- [Exercise goal]: Would you please transcribe, exactly as written, the lines of the entries below starting at the one that holds "The total design" and ending at the one that holds "The final reports", both included?

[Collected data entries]
____

$ cat src/rtl/id_ex_control_stage.sv
// Main control decoder, load-use hazard detection and ID/EX pipeline register.
// Optional feature macro: JUMP_EN (decode j in ID and drive id_jump).
module id_ex_control_stage #(
  parameter int CNT_W = 8
) (
  input  logic             clk,
  input  logic             rst_n,
  input  logic [5:0]       opcode,
  input  logic [5:0]       funct,
  input  logic [4:0]       id_rs,
  input  logic [4:0]       id_rt,
  input  logic [4:0]       id_rd,
  input  logic             flush,
  output logic             stall,
`ifdef JUMP_EN
  output logic             id_jump,
`endif
  output logic             ex_RegDst,
  output logic             ex_ALUSrc,
  output logic             ex_MemtoReg,
  output logic             ex_RegWrite,
  output logic             ex_MemRead,
  output logic             ex_MemWrite,
  output logic             ex_Branch,
  output logic [1:0]       ex_ALUOp,
  output logic [5:0]       ex_funct,
  output logic [4:0]       ex_rs,
  output logic [4:0]       ex_rt,
  output logic [4:0]       ex_rd,
  output logic             ex_illegal,
  output logic [CNT_W-1:0] stall_cnt
);

  localparam logic [5:0] OP_RTYPE = 6'b000000;
  localparam logic [5:0] OP_LW    = 6'b100011;
  localparam logic [5:0] OP_SW    = 6'b101011;
  localparam logic [5:0] OP_BEQ   = 6'b000100;
  localparam logic [5:0] OP_ADDI  = 6'b001000;
`ifdef JUMP_EN
  localparam logic [5:0] OP_J     = 6'b000010;
`endif

  typedef struct packed {
    logic       reg_dst;
    logic       alu_src;
    logic       mem_to_reg;
    logic       reg_write;
    logic       mem_read;
    logic       mem_write;
    logic       branch;
    logic [1:0] alu_op;
  } ctrl_t;

  typedef struct packed {
    ctrl_t      ctrl;
    logic [5:0] funct;
    logic [4:0] rs;
    logic [4:0] rt;
    logic [4:0] rd;
    logic       illegal;
  } idex_t;

  localparam idex_t BUBBLE = '0;

  ctrl_t dec_ctrl;
  logic  dec_illegal;
  logic  uses_rt;
  logic  jump_op;
  logic  hazard;
  logic  load_bubble;
  idex_t ex;

  // NOTE: every output of this block gets a default first so no path leaves
  // a signal unassigned, which would otherwise infer a latch.
  always_comb begin
    dec_ctrl    = '0;
    dec_illegal = 1'b0;
    uses_rt     = 1'b0;
    jump_op     = 1'b0;
    case (opcode)
      OP_RTYPE: begin
        dec_ctrl.reg_dst   = 1'b1;
        dec_ctrl.reg_write = 1'b1;
        dec_ctrl.alu_op    = 2'b10;
        uses_rt            = 1'b1;
      end
      OP_LW: begin
        dec_ctrl.alu_src    = 1'b1;
        dec_ctrl.mem_to_reg = 1'b1;
        dec_ctrl.reg_write  = 1'b1;
        dec_ctrl.mem_read   = 1'b1;
      end
      OP_SW: begin
        dec_ctrl.alu_src   = 1'b1;
        dec_ctrl.mem_write = 1'b1;
        uses_rt            = 1'b1;
      end
      OP_BEQ: begin
        dec_ctrl.branch = 1'b1;
        dec_ctrl.alu_op = 2'b01;
        uses_rt         = 1'b1;
      end
      OP_ADDI: begin
        dec_ctrl.alu_src   = 1'b1;
        dec_ctrl.reg_write = 1'b1;
      end
`ifdef JUMP_EN
      OP_J:    jump_op = 1'b1;
`endif
      default: dec_illegal = 1'b1;
    endcase
  end

  // A load in EX whose destination feeds the ID instruction must wait one cycle;
  // a flush squashes that instruction anyway, so it never stalls.
  assign hazard = ex.ctrl.mem_read && (ex.rt != 5'd0) &&
                  ((ex.rt == id_rs) || (uses_rt && (ex.rt == id_rt)));
  assign stall  = hazard && !flush;

`ifdef JUMP_EN
  assign id_jump = jump_op && !stall && !flush;
`endif

  // Jumps resolve in ID, so they also leave a bubble behind in EX.
  assign load_bubble = flush || stall || jump_op;

  // NOTE: state registers use non-blocking assignments so every flop samples
  // the pre-edge values, independent of statement order.
  always_ff @(posedge clk or negedge rst_n) begin
    if (!rst_n) begin
      ex <= BUBBLE;
    end else if (load_bubble) begin
      ex <= BUBBLE;
    end else begin
      ex.ctrl    <= dec_ctrl;
      ex.funct   <= funct;
      ex.rs      <= id_rs;
      ex.rt      <= id_rt;
      ex.rd      <= id_rd;
      ex.illegal <= dec_illegal;
    end
  end

  always_ff @(posedge clk or negedge rst_n) begin
    if (!rst_n) begin
      stall_cnt <= '0;
    end else if (stall && (stall_cnt != '1)) begin
      stall_cnt <= stall_cnt + CNT_W'(1);
    end
  end

  assign ex_RegDst   = ex.ctrl.reg_dst;
  assign ex_ALUSrc   = ex.ctrl.alu_src;
  assign ex_MemtoReg = ex.ctrl.mem_to_reg;
  assign ex_RegWrite = ex.ctrl.reg_write;
  assign ex_MemRead  = ex.ctrl.mem_read;
  assign ex_MemWrite = ex.ctrl.mem_write;
  assign ex_Branch   = ex.ctrl.branch;
  assign ex_ALUOp    = ex.ctrl.alu_op;
  assign ex_funct    = ex.funct;
  assign ex_rs       = ex.rs;
  assign ex_rt       = ex.rt;
  assign ex_rd       = ex.rd;
  assign ex_illegal  = ex.illegal;

endmodule

$ cat config.mk
export PLATFORM = sky130hd
export DESIGN_NAME = id_ex_control_stage
export DESIGN_NICKNAME = d
export VERILOG_FILES = /design/src/rtl/id_ex_control_stage.sv
export SDC_FILE = /design/constraint.sdc
export NUM_CORES = 1
export LEC_CHECK = 0
export CAP_MARGIN = 20
export CORE_MARGIN = 2
export CORE_UTILIZATION = 42
export DETAILED_ROUTE_END_ITERATION = 8
export HOLD_SLACK_MARGIN = 0.06
export PLACE_DENSITY = 0.8
export SETUP_SLACK_MARGIN = 0.3
export SLEW_MARGIN = 20
export SYNTH_ARGS = -nofsm -noshare
export SYNTH_HDL_FRONTEND = slang
export SYNTH_SLANG_ARGS = --single-unit
$ cat constraint.sdc
create_clock -name clk -period 2.8 [get_ports clk]
set_clock_uncertainty 0.1 [all_clocks]
set_input_delay 0.84 -clock clk [delete_from_list [all_inputs] [get_ports clk]]
set_output_delay 0.84 -clock clk [all_outputs]
set_load 0.02 [all_outputs]
==> results.txt <==
For this run, the total global-route usage over all layers was measured as 0.208. CTS placed an instance of sky130_fd_sc_hd__clkbuf_8 at the clock tree root. The number of global-route vias before repair came out at 1420. After detailed routing, the number of vias per cell comes to 5.05.

The core area is 0.00369 mm2. For this block, the via count after detailed routing is 1380. The layout-stage area growth over the synthesis result is 62.3%. The max-slew headroom at the worst pin is 0.460. Global routing finished with a remaining overflow of 0.

The number of H-tree levels is 2. The initial antenna violation count is 0. The kind of start point of the critical path is an input pin.

The post-synth net total is 163. The pre-antenna-repair detailed-routing pass consisted of 4 iterations. STA classifies the critical path endpoint as an output port.

Of the total power, the clock network draws 0.369. The clock insertion delay at the later pin of the skew report is 0.28 ns. The repair_antennas step left the layout with diodes totalling 0. The half-perimeter wire length after detailed placement is 2.90 mm. In the routed design, unresolved DRC markers number 0. The number of clock buffers inserted by TritonCTS came out at 5. The arrival time of data at the critical path endpoint came out at 1.98 ns.

The critical path start-end classification is input pin to output port. The share of the Yosys chip area taken by registers is 0.583. Max-cap violations in this run came to 0. The number of failing setup endpoints in the final timing report is 1. The net switching fraction of the power came out at 0.225. The net count reported at finish came out at 255. The largest single stage delay on the critical path is 0.29 ns.

Once detail routing completed, the nets flagged for antenna violations numbered 0. The kind of cell with the highest combined delay along the critical path is simple AND/OR/NAND/NOR gates. Clock-pin slew was measured on the worst setup and hold paths at 0.07 ns.

The switching power of the nets came out at 270 uW. The synthesized flop and latch total is 38. Synthesis produced 132 cells.

The synthesized design contains 0 enable-type register cells. The count of buffer and inverter cells on the critical path is 2. The TritonCTS clock tree is built.

The final non-filler cell area came out at 0.00265 mm2. The number of standard-cell rows in the floorplan is 22. The total detailed-routing wirelength came out at 4.15 mm.

The total design power is 1200 uW. The initial core utilization is 0.442. The final weighted congestion in routability-driven placement came out at 0.808. The most instantiated flip-flop cell in the synthesis netlist is sky130_fd_sc_hd__dfrtp_1. The largest vdd supply drop came out at 377 uV. The slew at the pin closest to its max-slew limit is 0.810 ns. The quantity of I/O buffers inserted on ports is 69. The run finished, with violations left. The total number of clock tree sinks is 38.

The die outline area came out at 0.00440 mm2. The top-level port count came out at 70. The number of endpoints with negative hold slack in the final report is 0. In this run, the number of DRC markers left after iteration 0 of detailed routing was 59. During synthesis, Yosys emitted a total of 0 warnings.

The final reports fail on negative setup slack. The standard cell with the maximum stage delay on the critical path is sky130_fd_sc_hd__and4b_4. The setup slack after layout is -0.117 ns. The maximum net fanout on the critical path came out at 3. In this run the cell area of the synthesized design comes to 0.00163 mm2. In the final routed layout, each cell accounts on average for 15.2 um. The maximum number of pins on one net before global-route repair came out at 39. The die is 66.3 um wide. The type of the worst min-delay path is flip-flop to flip-flop. The worst setup slack before clock tree synthesis is -1.03 ns. The final hold slack is 0.409 ns. Of the total power, combinational logic draws 0.152. The post-route fraction of the period consumed by the critical path came out at 1.04.

Power spread over the standard cell area amounts to 454 mW/mm2. The critical path goes through clkdlybuf4s15_1, and4b_4, a21oi_4, nor4_4, o21a_1, buf_6. The wire length of the first global-routing pass came out at 6.62 mm. The synthesized area per cell is 12.4 um2. The longest clock path from root to sink contains 2 buffers. The cell leakage power came out at 0.00119 uW. The y dimension of the die came out at 66.3 um. The proportion of power drawn by flip-flops and latches came out at 0.479. Of the cells placed in the final design, the portion with a size suffix greater than 1 is 0.231. The internal power is 931 uW. The final period demand of the worst path came out at 2.92 ns. Once placement finished, the instance area stood at 0.00245 mm2. The post-synthesis cell type count came out at 33. The max-slew violation total from the final report is 0. Setup repair after global routing could not meet its margin everywhere. The fraction of synthesis flops using an asynchronous set or reset pin came out at 1.00. The data required time at the worst endpoint came out at 1.86 ns. The highest clock rate is 343 MHz.
[sequential cells by signal, summed over array words and instances (netlist names)]
name         flops
ex_MemWrite      1
ex_MemRead       1
ex_ALUSrc        1
ex_rt            5
ex_ALUOp         2
ex_illegal       1
ex_RegDst        1
ex_funct         6
ex_rs            5
stall_cnt        8
ex_Branch        1
ex_RegWrite      1
ex_rd            5
[power by group through the flow]
stage | Combinational [uW] | Clock [uW] | Sequential, uW
2_1_floorplan | 40.7 | 0 | 608
3_3_place_gp | 169 | 0 | 585
3_5_place_dp | 174 | 0 | 586
4_1_cts | 182 | 452 | 576
5_1_grt | 194 | 480 | 578
6_report | 182 | 443 | 576
[through the flow]
| stage | setup TNS, ns | util | std cells |
|---|---|---|---|
| floorplan | 0 | - | 132 |
| global placement | -3.30 | 0.664 | 258 |
| detailed placement | -6.19 | 0.664 | 258 |
| CTS | -0.132 | 0.717 | 273 |
| global route | -0.172 | 0.717 | 273 |
| finish | -0.117 | 0.717 | 273 |
[logic make-up after synthesis]
group | count (synthesis) | synth area share
multiplexers | 3 | 0.0230
flip-flops | 38 | 0.583
XOR/XNOR | 14 | 0.0752
buffers and inverters | 6 | 0.0230
AO/OA/AOI/OAI | 11 | 0.0476
AND/OR/NAND/NOR | 59 | 0.240
adder cells (fa/ha/maj) | 1 | 0.00767
[layout make-up]
class / instances / area [um2]
fillers: 276 / 1040
repair buffers: 89 / 826
clock inverters: 1 / 30.0
well taps: 48 / 60.1
multi-input cells: 89 / 699
flip-flops and latches: 38 / 951
clock buffers: 7 / 76.3
inverters: 1 / 3.75
[cells in the mapped netlist (3+ instances only)]
cell type / instances / area (um2)
sky130_fd_sc_hd__a21oi_1: 3 / 15.0
sky130_fd_sc_hd__and2_1: 21 / 131
sky130_fd_sc_hd__dfrtp_1: 38 / 951
sky130_fd_sc_hd__nand2_1: 5 / 18.8
sky130_fd_sc_hd__nand3_1: 4 / 20.0
sky130_fd_sc_hd__nand4_1: 4 / 25.0
sky130_fd_sc_hd__nor2_1: 7 / 26.3
sky130_fd_sc_hd__nor3_1: 3 / 15.0
sky130_fd_sc_hd__o21a_1: 4 / 30.0
sky130_fd_sc_hd__xnor2_1: 10 / 87.6
sky130_fd_sc_hd__xor2_1: 4 / 35.0
[what timing repair did]
item                                    in CTS  in global routing
hold buffers                                 0                  0
endpoints found under the setup margin      35                 31
gates cloned                                 1                  0
pin swaps                                   13                  0
buffers inserted                             6                  0
resized for setup                           52                  2
[final timing paths]
kind	from	to	slack [ns]	cells past startpoint
setup / recovery	opcode[1]	stall	-0.12	6
max in group asynchronous	rst_n	ex_RegDst	1.54	1
min in group asynchronous	rst_n	ex_rd[4]	0.54	1
hold reg to reg	stall_cnt[5]	stall_cnt[5]	0.41	1
setup reg to reg	ex_rt[0]	stall_cnt[1]	0.56	7
hold / removal	stall_cnt[5]	stall_cnt[5]	0.41	1
[cells in the final DEF, fill, tap and decap left out, types with 2 or more instances in the layout]
master and instances:
sky130_fd_sc_hd__a21oi_1 3, sky130_fd_sc_hd__and2_1 21, sky130_fd_sc_hd__and3_1 2, sky130_fd_sc_hd__and3_2 2, sky130_fd_sc_hd__and4b_1 2, sky130_fd_sc_hd__buf_2 3, sky130_fd_sc_hd__buf_4 20, sky130_fd_sc_hd__buf_6 5
sky130_fd_sc_hd__clkbuf_1 2, sky130_fd_sc_hd__clkbuf_8 5, sky130_fd_sc_hd__clkdlybuf4s15_1 2, sky130_fd_sc_hd__clkdlybuf4s50_1 52, sky130_fd_sc_hd__dfrtp_1 38, sky130_fd_sc_hd__dlygate4sd2_1 6, sky130_fd_sc_hd__nand2_1 5, sky130_fd_sc_hd__nand3_1 4
sky130_fd_sc_hd__nand4_1 4, sky130_fd_sc_hd__nor2_1 7, sky130_fd_sc_hd__nor3_1 2, sky130_fd_sc_hd__nor3b_1 2, sky130_fd_sc_hd__nor4_4 2, sky130_fd_sc_hd__o21a_1 4, sky130_fd_sc_hd__o21ba_4 2, sky130_fd_sc_hd__xnor2_1 8
sky130_fd_sc_hd__xnor2_2 2, sky130_fd_sc_hd__xor2_1 3
[per-layer routing]
layer	global-route usage	wire [um]	up-vias
li1	-	-	630
met1	0.228	1590	680
met2	0.380	2170	61
met3	0.0716	303	9
met4	0.0561	89	0
met5	0	0	-
(Power assumes the default switching activity.)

____

- [Output of the exercise]:
The total design power is 1200 uW. The initial core utilization is 0.442. The final weighted congestion in routability-driven placement came out at 0.808. The most instantiated flip-flop cell in the synthesis netlist is sky130_fd_sc_hd__dfrtp_1. The largest vdd supply drop came out at 377 uV. The slew at the pin closest to its max-slew limit is 0.810 ns. The quantity of I/O buffers inserted on ports is 69. The run finished, with violations left. The total number of clock tree sinks is 38.

The die outline area came out at 0.00440 mm2. The top-level port count came out at 70. The number of endpoints with negative hold slack in the final report is 0. In this run, the number of DRC markers left after iteration 0 of detailed routing was 59. During synthesis, Yosys emitted a total of 0 warnings.

The final reports fail on negative setup slack. The standard cell with the maximum stage delay on the critical path is sky130_fd_sc_hd__and4b_4. The setup slack after layout is -0.117 ns. The maximum net fanout on the critical path came out at 3. In this run the cell area of the synthesized design comes to 0.00163 mm2. In the final routed layout, each cell accounts on average for 15.2 um. The maximum number of pins on one net before global-route repair came out at 39. The die is 66.3 um wide. The type of the worst min-delay path is flip-flop to flip-flop. The worst setup slack before clock tree synthesis is -1.03 ns. The final hold slack is 0.409 ns. Of the total power, combinational logic draws 0.152. The post-route fraction of the period consumed by the critical path came out at 1.04.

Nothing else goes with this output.